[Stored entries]
★ ★ ★ ★
## config.mk

```make
export PLATFORM = sky130hd
export DESIGN_NAME = voice_capture_conditioner_top
export DESIGN_NICKNAME = d
export VERILOG_FILES = /design/src/sv/vcc_pkg.sv /design/src/sv/voice_capture_conditioner_top.sv
export SDC_FILE = /design/constraint.sdc
export NUM_CORES = 2
export LEC_CHECK = 0
export BUFFER_PORTS_ARGS = -buffer_cell sky130_fd_sc_hd__buf_2
export CAP_MARGIN = 15
export CELL_PAD_IN_SITES_DETAIL_PLACEMENT = 0
export CELL_PAD_IN_SITES_GLOBAL_PLACEMENT = 1
export CORE_MARGIN = 2
export CORE_UTILIZATION = 51
export DETAILED_ROUTE_END_ITERATION = 10
export PLACE_DENSITY_LB_ADDON = 0.1
export RECOVER_POWER = 100
export SYNTH_ARGS = -nofsm -noshare
export SYNTH_HDL_FRONTEND = slang
export SYNTH_SLANG_ARGS = --single-unit
export TNS_END_PERCENT = 30
```

## constraint.sdc

```tcl
create_clock -name clk -period 13 [get_ports clk]
set_input_delay 1.3 -clock clk [delete_from_list [all_inputs] [get_ports clk]]
set_output_delay 1.3 -clock clk [all_outputs]
set_load 0.01 [all_outputs]
```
★ ★ ★ ★
**Exercise description**
Could you return all of the entries exactly as they stand?

**Solution to this problem**
## config.mk

```make
export PLATFORM = sky130hd
export DESIGN_NAME = voice_capture_conditioner_top
export DESIGN_NICKNAME = d
export VERILOG_FILES = /design/src/sv/vcc_pkg.sv /design/src/sv/voice_capture_conditioner_top.sv
export SDC_FILE = /design/constraint.sdc
export NUM_CORES = 2
export LEC_CHECK = 0
export BUFFER_PORTS_ARGS = -buffer_cell sky130_fd_sc_hd__buf_2
export CAP_MARGIN = 15
export CELL_PAD_IN_SITES_DETAIL_PLACEMENT = 0
export CELL_PAD_IN_SITES_GLOBAL_PLACEMENT = 1
export CORE_MARGIN = 2
export CORE_UTILIZATION = 51
export DETAILED_ROUTE_END_ITERATION = 10
export PLACE_DENSITY_LB_ADDON = 0.1
export RECOVER_POWER = 100
export SYNTH_ARGS = -nofsm -noshare
export SYNTH_HDL_FRONTEND = slang
export SYNTH_SLANG_ARGS = --single-unit
export TNS_END_PERCENT = 30
```

## constraint.sdc

```tcl
create_clock -name clk -period 13 [get_ports clk]
set_input_delay 1.3 -clock clk [delete_from_list [all_inputs] [get_ports clk]]
set_output_delay 1.3 -clock clk [all_outputs]
set_load 0.01 [all_outputs]
```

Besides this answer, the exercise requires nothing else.